Obama: 'American people aren't stupid'
Posted: Monday, September 08, 2008 4:41 PM by Domenico Montanaro
From NBC/NJ’s Carrie Dann
FLINT, Mich. -- Fighting back against McCain and Palin’s effort to paint themselves as mavericks rolling up their sleeves for a Washington housecleaning, Obama today charged Palin with flip-flopping on her opposition to Alaska’s infamous “Bridge to Nowhere” project.
“Let’s get the facts clear here,” Obama said, noting the McCain campaign’s new ad that showcases Palin’s opposition to the pilloried pork project. “When she was mayor, she hired a Washington lobbyist to get earmarks -- pork barrel spending.”
“When it came to the Bridge to Nowhere,” Obama continued, alluding to the refrain of flip-flopping so effectively used against John Kerry in 2004, “she was for it until everybody started raising a fuss about it and she started running for governor and then suddenly she was against it!”
And in some of his strongest language yet, Obama suggested that, in its new ad, the McCain-Palin ticket was simply trying to “make stuff up.”
“You can’t just recreate yourself,” said the Democratic nominee. “You can’t just reinvent yourself. The American people aren’t stupid.”
Facing a GOP ticket newly invigorated by McCain’s surprise pick of outsider Palin, Obama accused the McCain-Palin ticket today of trying to “repackage” itself and falsely co-opt his own message of change.
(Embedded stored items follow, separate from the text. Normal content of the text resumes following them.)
This design comes from an exercise in tuning for small area on the open sky130 flow, not from production work.
At most, simulation tests tie the RTL to the original design; equivalence was not proved.
Power and IR drop assume default switching activity.

==> trial 20: inputs <==
## m8c_issp_target
module m8c_issp_target #(
    parameter int          VEC_SIZE       = 22,
    parameter int          POR_HI_CYCLES  = 15000,
    parameter int          POR_LO_CYCLES  = 4,
    parameter int          EXEC_BUSY_CLKS = 8,
    parameter int          EXEC_ZERO_BITS = 40,
    parameter logic [7:0]  EXEC_REG       = 8'hFF
) (
    input  logic                osc,
    input  logic                rst_n,
    input  logic                vdd_on,
    input  logic                sclk,
    input  logic                sdata_in,
    output logic                sdata_out,
    output logic                sdata_oe,
    output logic                vec_valid,
    output logic [VEC_SIZE-1:0] vec_data,
    output logic                exec_pulse,
    input  logic [7:0]          dbg_addr,
    output logic [7:0]          dbg_data
);
    localparam logic [2:0] c_ST_OFF   = 3'd0;
    localparam logic [2:0] c_ST_PORHI = 3'd1;
    localparam logic [2:0] c_ST_PORLO = 3'd2;
    localparam logic [2:0] c_ST_SHIFT = 3'd3;
    localparam logic [2:0] c_ST_BUSY  = 3'd4;
    localparam logic [2:0] c_ST_READY = 3'd5;
    localparam logic [2:0] c_ST_ZERO  = 3'd6;
    localparam logic [13:0] c_SH_FIRST = 14'd12;
    localparam logic [13:0] c_POR_HI_LAST = 14'(POR_HI_CYCLES - 1);
    logic [2:0]   r_state;
    logic         r_sclk_s1, r_sclk_s2, r_sclk_d;
    logic         r_sd_s1, r_sd_s2;
    logic [13:0]  r_cnt;
    logic [20:0]  r_shift;
    logic [7:0]   r_rd_data;
    logic [8:0]   r_addr;        
    logic         r_is_read;
    logic [4:0]   r_phase;
    logic         r_pend;
  ...
clock: 6.0 ns
lec_check: 0
cap_margin: 20
core_margin: 2
core_utilization: 40
slew_margin: 20
run.sh (not shown) runs the stock make flow with config.mk's settings and CLKGATE_MAP_FILE= SYNTH_SCRIPT=/design/flow/synth_recipe.tcl, a recipe that flattens the netlist after the stock synthesis.
==> build 30: changes against trial 20 <==
--- a/flow/design.v
+++ b/flow/design.v
@@ -60,19 +60,32 @@
         r_sd_s2 <= r_sd_s1;
     end
     assign w_rise = r_sclk_s2 & ~r_sclk_d;
     assign w_fall = ~r_sclk_s2 & r_sclk_d;
     assign w_bit  = sdata_oe ? sdata_out : r_sd_s2;
     assign w_vec  = {r_shift, w_bit};
     always_ff @(posedge osc) r_phase <= r_phase + 5'd1;
+    logic [3:0] r_pl;
+    logic [7:0] r_ph;
+    always_comb begin
+        for (int i = 0; i < 4; i++) r_pl[i] = (r_phase[1:0] == 2'(i));
+        for (int i = 0; i < 8; i++) r_ph[i] = (r_phase[4:2] == 3'(i));
+    end
     assign w_ins = r_pend && (r_pend_k == ~r_phase);
     for (genvar g = 0; g < 16; g++) begin : g_ring
+        logic       ins, ins_n;
+        logic [7:0] d0;
+        assign ins   = w_ins && (r_pend_ring == 4'(g));
+        assign ins_n = ~ins;
+        for (genvar b = 0; b < 8; b++) begin : g_b
+            m8c_sel2 u_sel (.a(r_ring[g][248 + b]), .a_en(ins_n), .b(r_pend_data[b]), .b_en(ins),
+                            .y(d0[b]));
+        end
         always_ff @(posedge osc)
-            r_ring[g] <= {r_ring[g][247:0],
-                          (w_ins && r_pend_ring == 4'(g)) ? r_pend_data : r_ring[g][255:248]};
+            r_ring[g] <= {r_ring[g][247:0], d0};
     end
     assign w_commit   = rst_n && vdd_on && (r_state == c_ST_SHIFT) && w_fall
                         && r_cnt[5] && r_cnt[0];
     assign w_we       = w_commit && w_vec[21] && !w_vec[19] && (w_vec[2:0] == 3'b111);
     assign w_exec_arm = w_we && w_vec[20] && (w_vec[18:11] == EXEC_REG);
     always_ff @(posedge osc) begin
         if (w_we) begin
@@ -80,41 +93,85 @@
             r_pend_ring <= {w_vec[20], w_vec[18:16]};
             r_pend_k    <= w_vec[15:11];
             r_pend_data <= w_vec[10:3];
         end else if (w_ins) begin
             r_pend <= 1'b0;
         end
     end
-    logic [4:0] w_dslot;
-    logic [7:0] w_dring;
-    logic       w_dhit;
-    assign w_dslot = dbg_addr[4:0] + r_phase;
+    logic [31:0] w_dsel;
+    logic [7:0]  w_drsel;
+    logic        w_dhit;
+    logic [3:0] w_kl, w_l;
+    logic [7:0] w_kh, w_h0, w_h;
+    logic       w_c;
     always_comb begin
-        w_dring = '0;
-        for (int r = 0; r < 8; r++)
-            for (int s = 0; s < 32; s++)
-                if (dbg_addr[7:5] == 3'(r) && w_dslot == 5'(s))
-                    w_dring = w_dring | r_ring[r][8*s +: 8];
+        for (int i = 0; i < 4; i++) w_kl[i] = (dbg_addr[1:0] == 2'(i));
+        for (int i = 0; i < 8; i++) w_kh[i] = (dbg_addr[4:2] == 3'(i));
+        for (int a = 0; a < 4; a++) begin
+            w_l[a] = 1'b0;
+            for (int i = 0; i < 4; i++) w_l[a] = w_l[a] | (w_kl[i] & r_pl[(a - i) & 3]);
+        end
+        w_c = 1'b0;
+        for (int i = 0; i < 4; i++)
+            for (int j = 0; j < 4; j++)
+                if (i + j >= 4) w_c = w_c | (w_kl[i] & r_pl[j]);
+        for (int b = 0; b < 8; b++) begin
+            w_h0[b] = 1'b0;
+            for (int i = 0; i < 8; i++) w_h0[b] = w_h0[b] | (w_kh[i] & r_ph[(b - i) & 7]);
+        end
+        for (int b = 0; b < 8; b++) w_h[b] = w_c ? w_h0[(b - 1) & 7] : w_h0[b];
+        for (int s = 0; s < 32; s++) w_dsel[s] = w_h[s >> 2] & w_l[s & 3] & !w_dhit;
+        for (int r = 0; r < 8; r++) w_drsel[r] = (dbg_addr[7:5] == 3'(r));
+    end
+    logic [7:0] w_dlvl1 [32];
+    for (genvar sl = 0; sl < 32; sl++) begin : g_ds
+        for (genvar b = 0; b < 8; b++) begin : g_db
+            logic [7:0] col;
+            for (genvar r = 0; r < 8; r++) begin : g_dr
+                assign col[r] = r_ring[r][8*sl + b];
+            end
+            m8c_ohmux #(.N(8)) u_mux (.d(col), .s(w_drsel), .y(w_dlvl1[sl][b]));
+        end
+    end
+    for (genvar b = 0; b < 8; b++) begin : g_db2
+        logic [32:0] col;
+        for (genvar sl = 0; sl < 32; sl++) begin : g_ds2
+            assign col[sl] = w_dlvl1[sl][b];
+        end
+        assign col[32] = r_pend_data[b];
+        m8c_ohmux #(.N(33)) u_mux (.d(col), .s({w_dhit, w_dsel}), .y(dbg_data[b]));
     end
     assign w_dhit   = r_pend && !r_pend_ring[3] && (r_pend_ring[2:0] == dbg_addr[7:5])
                       && (r_pend_k == dbg_addr[4:0]);
-    assign dbg_data = w_dhit ? r_pend_data : w_dring;
-    logic [4:0] w_rel;
-    logic       w_rhit;
+    logic [4:0]  w_rel;
+    logic        w_rhit;
+    logic [15:0] w_rrsel;
     assign w_rel  = r_addr[4:0] + r_phase;
     assign w_rhit = r_pend && ({r_pend_ring, r_pend_k} == r_addr);
+    always_comb
+        for (int r = 0; r < 16; r++) w_rrsel[r] = (r_addr[8:5] == 4'(r));
     for (genvar j = 0; j < 8; j++) begin : g_rd
         localparam int LG = (j == 7) ? 1 : (j >= 5) ? 2 : (j >= 1) ? 3 : 4;
-        logic tap, en;
-        always_comb begin
-            tap = 1'b0;
-            for (int r = 0; r < 16; r++)
-                for (int s = 0; s < 32; s += (1 << LG))
-                    if (r_addr[8:5] == 4'(r) && w_rel[4:LG] == 5'(s >> LG))
-                        tap = tap | r_ring[r][8*s + j];
+        localparam int NT = 32 >> LG;
+        logic [NT-1:0] tsel;
+        logic [NT-1:0] lvl1;
+        logic          tap, en;
+        always_comb
+            for (int t = 0; t < NT; t++) tsel[t] = (w_rel[4:LG] == (5-LG)'(t));
+        for (genvar t = 0; t < NT; t++) begin : g_rt
+            logic [15:0] col;
+            for (genvar r = 0; r < 16; r++) begin : g_rr
+                assign col[r] = r_ring[r][8*(t << LG) + j];
+            end
+            m8c_ohmux #(.N(16)) u_mux (.d(col), .s(w_rrsel), .y(lvl1[t]));
+        end
+        if (NT > 1) begin : g_l2
+            m8c_ohmux #(.N(NT)) u_mux2 (.d(lvl1), .s(tsel), .y(tap));
+        end else begin : g_l2
+            assign tap = lvl1[0];
         end
         assign en = w_rhit || (w_rel[LG-1:0] == '0);
         always_ff @(posedge osc)
             if (en) r_rd_data[j] <= w_rhit ? r_pend_data[j] : tap;
     end
     assign w_in_rd  = r_is_read && (r_cnt[5:3] == 3'b011);
     assign w_rd_bit = r_rd_data[~r_cnt[2:0]];
@@ -217,8 +274,53 @@
                     r_state  <= c_ST_OFF;
                     sdata_oe <= 1'b0;
                 end
             endcase
         end
     end
 endmodule
+module m8c_ohmux #(
+    parameter int N = 32
+) (
+    input  logic [N-1:0] d,
+    input  logic [N-1:0] s,
+    output logic         y
+);
+    localparam int G = N / 3;
+    localparam int R = N - 3 * G;
+    logic [(G > 0 ? G : 1)-1:0] g;
+    logic         rest;
+    if (G == 0) begin : g_none
+        assign g = 1'b1;
+    end
+    for (genvar k = 0; k < G; k++) begin : g_grp
+        m8c_aoi222 u_aoi (.a0(d[3*k]), .b0(s[3*k]), .a1(d[3*k+1]), .b1(s[3*k+1]),
+                          .a2(d[3*k+2]), .b2(s[3*k+2]), .y(g[k]));
+    end
+    if (R == 2) begin : g_r2
+        assign rest = (d[N-2] & s[N-2]) | (d[N-1] & s[N-1]);
+    end else if (R == 1) begin : g_r1
+        assign rest = d[N-1] & s[N-1];
+    end else begin : g_r0
+        assign rest = 1'b0;
+    end
+    assign y = ~(&g) | rest;
+endmodule
+module m8c_sel2 (
+    input  logic a, a_en, b, b_en,
+    output logic y
+);
+    assign y = (a & a_en) | (b & b_en);
+endmodule
+module m8c_aoi222 (
+    input  logic a0, b0, a1, b1, a2, b2,
+    output logic y
+);
+    assign y = ~((a0 & b0) | (a1 & b1) | (a2 & b2));
+endmodule
+module m8c_aoi22 (
+    input  logic a0, b0, a1, b1,
+    output logic y
+);
+    assign y = ~((a0 & b0) | (a1 & b1));
+endmodule
 `default_nettype wire
- CORE_UTILIZATION: 40 -> 60
- CTS_BUF_LIST: not set -> sky130_fd_sc_hd__clkbuf_16
- CTS_CLUSTER_DIAMETER: not set -> 60
- CTS_CLUSTER_SIZE: not set -> 30
- SETUP_SLACK_MARGIN: not set -> 0.2
- SYNTH_HIERARCHICAL: not set -> 1
==> run summary <==
Against build 30, the clock skew of trial 20 is higher by 0.087 ns.
Final cell count: trial 20 is larger than build 30 (44%).
Trial 20 completed, yet does not pass: setup timing. Build 30 finished clean.
In sequential power, trial 20 and build 30 hardly differ.
Critical path depth: build 30 is lower than trial 20 (14).
In trial 20 the power is higher than in build 30, by 29%.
The Democratic nominee wondered aloud how George Bush’s would-be successor can champion change “with a straight face” and referred to the GOP ticket as the “No Change Express.”
Obama blamed the economic troubles by Americans like those in troubled Flint, Michigan -- where unemployment is nearly twice the national average -- on failed economic policies that were sponsored by the Bush administration and would be, Obama says, continued by McCain.
“You can’t be for change when it’s your party that for the last eight years has ignored the fact that wages and incomes for the middle class have gone flat since George Bush took office,” he told a cheering crowd of over 300 at Mott Community College in Flint.
In an e-mail response, the McCain campaign hit back, citing Obama's most-liberal-Senator ranking by the National Journal as evidence of his partisan inability to negotiate real change. "If he thinks that voters are going to believe his rhetoric on the campaign trail in the absence of any bipartisan record," wrote McCain campaign spokesman Tucker Bounds, "he's clearly underestimating the intelligence of the American people."